### Task prompt
Everything from the top of the data below through the line with "(count != 4'd0);" should be duplicated exactly, and nothing past it.

### Entries shown
# # # # #

From an optimization exercise on the open Yosys and OpenROAD flow, aimed at small area and a short achievable clock period; shortcuts taken in it are not production practice.
At most, simulation tests tie the RTL to the original design; equivalence was not proved.

==> flow/design.v <==
module mul_div_unit #(
   parameter int MULT_CYCLES = 5,
   parameter int DIV_CYCLES  = 10
) (
   input  logic        clk,
   input  logic        reset,
   input  logic [2:0]  op,
   input  logic        start,
   input  logic [31:0] rs_data,
   input  logic [31:0] rt_data,
   output logic        busy,
   output logic        done,
   output logic [31:0] hi,
   output logic [31:0] lo
);
   localparam logic [2:0] OP_MULT  = 3'd1;
   localparam logic [2:0] OP_MULTU = 3'd2;
   localparam logic [2:0] OP_DIV   = 3'd3;
   localparam logic [2:0] OP_DIVU  = 3'd4;
   localparam logic [2:0] OP_MTHI  = 3'd5;
   localparam logic [2:0] OP_MTLO  = 3'd6;
   localparam int ROWS = 3;
   localparam int W    = 35;
   logic [3:0]  count;
   logic        isdiv;     
   logic        sg;        
   logic        sa;        
   logic        yp;        
   logic [31:0] x;         
   logic [31:0] b;         
   logic [32:0] a;         
   logic is_muldiv;
   assign is_muldiv = start && (op >= OP_MULT) && (op <= OP_DIVU);
   assign busy      = is_muldiv || (count != 4'd0);
   wire launch = (count == 4'd0) && is_muldiv;
   wire last   = (count == 4'd1);
   wire        op_div = op[2] | (op[1] & op[0]);
   wire        op_sg  = (op == OP_MULT) | (op == OP_DIV);
   wire        dv     = launch ? op_div : isdiv;
   wire        sge    = launch ? op_sg : sg;
   wire [31:0] xv     = launch ? rt_data : x;
   wire [31:0] bv     = launch ? rs_data : b;
   wire        ype    = ~launch & yp;
   wire [32:0] av     = launch ? {33{op_div & op_sg & rs_data[31]}} : a;
   wire        x32    = sge & xv[31];
   wire [W:0]  xe     = {{(W-31){x32}}, xv, 1'b0};    
   wire        dlast  = isdiv & last;                  
   logic [W-1:0] bin [ROWS];
   logic [W-1:0] pp  [ROWS];
   logic [W-1:0] s   [ROWS];
   logic [W:0]   c   [ROWS];
   logic         one [ROWS];
   logic         two [ROWS];
   logic         neg [ROWS];
   logic         rsg [ROWS];    
   genvar r, i;
   generate
      for (r = 0; r < ROWS; r++) begin : g_row
         logic b1, b0, bm;
         if (r == 0) begin : g_r0
            assign b1  = bv[1];
            assign b0  = bv[0];
            assign bm  = ype;
            assign rsg[0] = av[32];
            for (i = 0; i < W; i++) begin : g_bit
               if (i == 0)
                  assign bin[0][i] = dv ? bv[31] : av[0];
               else if (i < 33)
                  assign bin[0][i] = dv ? av[i-1] : av[i];
               else
                  assign bin[0][i] = av[32];
            end
         end else begin : g_rn
            if (r == 1) begin : g_ext
               assign b1 = last ? (sg & bv[1]) : bv[3];
               assign b0 = last ? (sg & bv[1]) : bv[2];
            end else begin : g_noext
               assign b1 = bv[2*r+1];
               assign b0 = bv[2*r];
            end
            assign bm  = bv[2*r-1];
            assign rsg[r] = s[r-1][32];
            for (i = 0; i < W; i++) begin : g_bit
               if (r == ROWS-1) begin : g_fix
                  if (i == 0)
                     assign bin[r][i] = dlast ? s[r-1][0] : dv ? bv[31-r] : s[r-1][2];
                  else if (i < 33)
                     assign bin[r][i] = dlast ? s[r-1][i] : dv ? s[r-1][i-1] : s[r-1][i+2];
                  else
                     assign bin[r][i] = s[r-1][W-1];
               end else begin : g_nofix
                  if (i == 0)
                     assign bin[r][i] = dv ? bv[31-r] : s[r-1][2];
                  else if (i < 33)
                     assign bin[r][i] = dv ? s[r-1][i-1] : s[r-1][i+2];
                  else
                     assign bin[r][i] = s[r-1][W-1];
               end
            end
         end
         wire sub = ~(rsg[r] ^ x32);
         assign one[r] = dv | (b0 ^ bm);
         assign two[r] = ~dv & ((b1 & ~b0 & ~bm) | (~b1 & b0 & bm));
         assign neg[r] = dv ? sub : b1;
         for (i = 0; i < W; i++) begin : g_fa
            assign pp[r][i] = ((xe[i+1] & one[r]) | (xe[i] & two[r])) ^ neg[r];
            assign s[r][i]  = bin[r][i] ^ pp[r][i] ^ c[r][i];
            assign c[r][i+1] = (bin[r][i] & pp[r][i]) | (bin[r][i] & c[r][i]) |
                               (pp[r][i] & c[r][i]);
         end
         assign c[r][0] = neg[r];
      end
   endgenerate
   logic [ROWS-1:0] qb;
   always_comb for (int k = 0; k < ROWS; k++) qb[ROWS-1-k] = ~(rsg[k] ^ x32);
   wire [32:0] rm    = s[1][32:0];      
   wire [32:0] t     = s[2][32:0];      
   wire        sub2  = qb[0];
   wire        use_t = (t == 33'd0) || ((rm != 33'd0) && (rm[32] != sa));
   wire        dz    = (x == 32'd0);
   wire [31:0] qp    = {b[29:0], qb[2], qb[1]};
   logic [31:0] q_out;
   logic        cy;
   always_comb begin
      cy = use_t & sub2;
      q_out[0] = ~use_t;
      for (int k = 1; k < 32; k++) begin
         q_out[k] = qp[k-1] ^ cy;
         cy = cy & qp[k-1];
      end
   end
   wire idle   = (count == 4'd0);
   wire ld_hi  = ~reset & idle & start & (op == OP_MTHI);
   wire ld_lo  = ~reset & idle & start & (op == OP_MTLO);
   wire fin    = ~reset & last;
   wire fin_m  = fin & ~isdiv;
   wire fin_d  = fin & isdiv & ~dz;
   wire hi_s2  = fin_d & use_t;
   wire hi_s1  = fin_m | (fin_d & ~use_t);
   wire hold_h = ~reset & ~ld_hi & ~fin_m & ~fin_d;
   wire hold_l = ~reset & ~ld_lo & ~fin_m & ~fin_d;
   wire [31:0] lo_m = {s[0][1:0], b[31:2]};
   always_ff @(posedge clk) begin
      hi <= ({32{ld_hi}} & rs_data) | ({32{hi_s1}} & s[1][31:0]) |
            ({32{hi_s2}} & t[31:0]) | ({32{hold_h}} & hi);
      lo <= ({32{ld_lo}} & rs_data) | ({32{fin_m}} & lo_m) |
            ({32{fin_d}} & q_out) | ({32{hold_l}} & lo);
      if (reset) begin
         count <= 4'd0;
         done  <= 1'b0;
      end else begin
         done <= last;
         if (!idle)
            count <= count - 4'd1;
         else if (is_muldiv)
            count <= op_div ? 4'(DIV_CYCLES) : 4'(MULT_CYCLES);
      end
   end
   always_ff @(posedge clk) begin
      x  <= xv;
      yp <= bv[5];
      if (dv)
         a <= s[2][32:0];
      else
         a <= s[2][W-1:2];
      b <= ({32{launch & op_div}}   & {rs_data[28:0], qb}) |
           ({32{~launch & isdiv}}   & {b[28:0], qb}) |
           ({32{launch & ~op_div}}  & {s[2][1:0], s[1][1:0], s[0][1:0], rs_data[31:6]}) |
           ({32{~launch & ~isdiv}}  & {s[2][1:0], s[1][1:0], s[0][1:0], b[31:6]});
      if (launch) begin
         isdiv <= op_div;
         sg    <= op_sg;
         sa    <= (op == OP_DIV) & rs_data[31];
      end
   end
endmodule
Settings: LEC_CHECK=0, CAP_MARGIN=0, CORE_MARGIN=2, CORE_UTILIZATION=45, PLACE_DENSITY=0.6, SLEW_MARGIN=0; clock period 260.0 ns.
standard.sh (not shown) runs the stock make flow with config.mk's settings and CLKGATE_MAP_FILE= SYNTH_SCRIPT=/design/flow/synth_recipe.tcl, a recipe that flattens the netlist after the stock synthesis.
==> flow/flow/run.sh <==
#!/bin/bash
set -o pipefail
export BUFFER_PORTS_ARGS="-buffer_cell sky130_fd_sc_hd__buf_1"
bash standard.sh > standard.log 2>&1
The first run completed without violations.
Edit:
- CTS_BUF_LIST: unset -> sky130_fd_sc_hd__clkbuf_8
Worst setup slack improved by 0.076 ns; die area does not change; non-clock buffer count does not change; clock skew climbs by 0.0051 ns; first-iteration DRC count barely changes; routed wire length hardly moves.
No run of this note included a check of the RTL's function; only the layout flow was run.

run 1:
mul_div_unit, a different RTL version from the one above (not shown whole).
For scale: about 1,300 cells after synthesis, ~170 flip-flops, ~140 I/O pins, about 0.011 mm² of cells after synthesis.
// mul_div_unit
module mul_div_unit #(
   parameter int MULT_CYCLES = 5,
   parameter int DIV_CYCLES  = 10
) (
   input  logic        clk,
   input  logic        reset,
   input  logic [2:0]  op,
   input  logic        start,
   input  logic [31:0] rs_data,
   input  logic [31:0] rt_data,
   output logic        busy,
   output logic        done,
   output logic [31:0] hi,
   output logic [31:0] lo
);
export LEC_CHECK = 0
export CAP_MARGIN = 0
export CORE_MARGIN = 2
export CORE_UTILIZATION = 35
export CTS_BUF_LIST = sky130_fd_sc_hd__clkbuf_8
export CTS_CLUSTER_SIZE = 10
export PLACE_DENSITY = 0.6
export SLEW_MARGIN = 0
create_clock -name core_clock -period 260.0 [get_ports {clk}]
==> flow/flow/run.sh <==
#!/bin/bash
# The standard layout (standard.sh), with two changes:
#  * synthesis maps the logic with an area-oriented ABC script (flow/abc_area.script)
#    instead of ORFS's speed script; everything else in the synthesis is the standard flow's own
#    synth_recipe.tcl, so the registers and their names are the standard synthesis's;
#  * the port buffers are the smallest plain buffer (sky130_fd_sc_hd__buf_1).
# Output of the whole run goes to standard.log; ORFS keeps each step's log in orfs/logs.
set -eo pipefail
here=$(pwd)
export BUFFER_PORTS_ARGS="-buffer_cell sky130_fd_sc_hd__buf_1"
export MY_ABC_SCRIPT="$here/flow/abc_area.script"
{
  echo 'proc abc {args} { set i [lsearch -exact $args -script]; if {$i >= 0} { lset args [expr {$i + 1}] $::env(MY_ABC_SCRIPT) }; yosys abc {*}$args }'
  cat synth_recipe.tcl
} > flow_synth.tcl
sed "s#SYNTH_SCRIPT=[^ ]*#SYNTH_SCRIPT=$here/flow_synth.tcl#" standard.sh > flow_standard.sh
bash flow_standard.sh > standard.log 2>&1
==> flow/flow/abc_area.script <==
strash
ifraig
dc2
dc2
dch -f
amap -F 5 -A 10
topo
#### Input delta (run 2 over run 1)
==> flow/flow/abc_area.script <==
strash
dch -f
amap -F 5 -A 10
topo
Run 2: PASS, flow complete, no timing, DRC or antenna violations. Summary of run 2 over run 1: share of synthesized cell area in and, or, nand and nor gates picked up an extra 2.0 points, synthesized area picked up an extra about 2.6%, length of routed met3 wiring picked up an extra 590 µm. Summary: with run 1 as the reference, cell count in run 2 moved up by a few percent. Sort run 2 and run 1 by global-route met3 utilization desc -> top: run 1. As far as layout sequential cell count goes, run 1 and run 2 are indistinguishable; the numbers are identical. Delta (run 2 minus run 1): sum of routed wire length over all layers up 7.5%; maximum clock frequency increased 2.4%; core utilization went down by 0.22 points.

# # # # #

### Solution for this task
From an optimization exercise on the open Yosys and OpenROAD flow, aimed at small area and a short achievable clock period; shortcuts taken in it are not production practice.
At most, simulation tests tie the RTL to the original design; equivalence was not proved.

==> flow/design.v <==
module mul_div_unit #(
   parameter int MULT_CYCLES = 5,
   parameter int DIV_CYCLES  = 10
) (
   input  logic        clk,
   input  logic        reset,
   input  logic [2:0]  op,
   input  logic        start,
   input  logic [31:0] rs_data,
   input  logic [31:0] rt_data,
   output logic        busy,
   output logic        done,
   output logic [31:0] hi,
   output logic [31:0] lo
);
   localparam logic [2:0] OP_MULT  = 3'd1;
   localparam logic [2:0] OP_MULTU = 3'd2;
   localparam logic [2:0] OP_DIV   = 3'd3;
   localparam logic [2:0] OP_DIVU  = 3'd4;
   localparam logic [2:0] OP_MTHI  = 3'd5;
   localparam logic [2:0] OP_MTLO  = 3'd6;
   localparam int ROWS = 3;
   localparam int W    = 35;
   logic [3:0]  count;
   logic        isdiv;     
   logic        sg;        
   logic        sa;        
   logic        yp;        
   logic [31:0] x;         
   logic [31:0] b;         
   logic [32:0] a;         
   logic is_muldiv;
   assign is_muldiv = start && (op >= OP_MULT) && (op <= OP_DIVU);
   assign busy      = is_muldiv || (count != 4'd0);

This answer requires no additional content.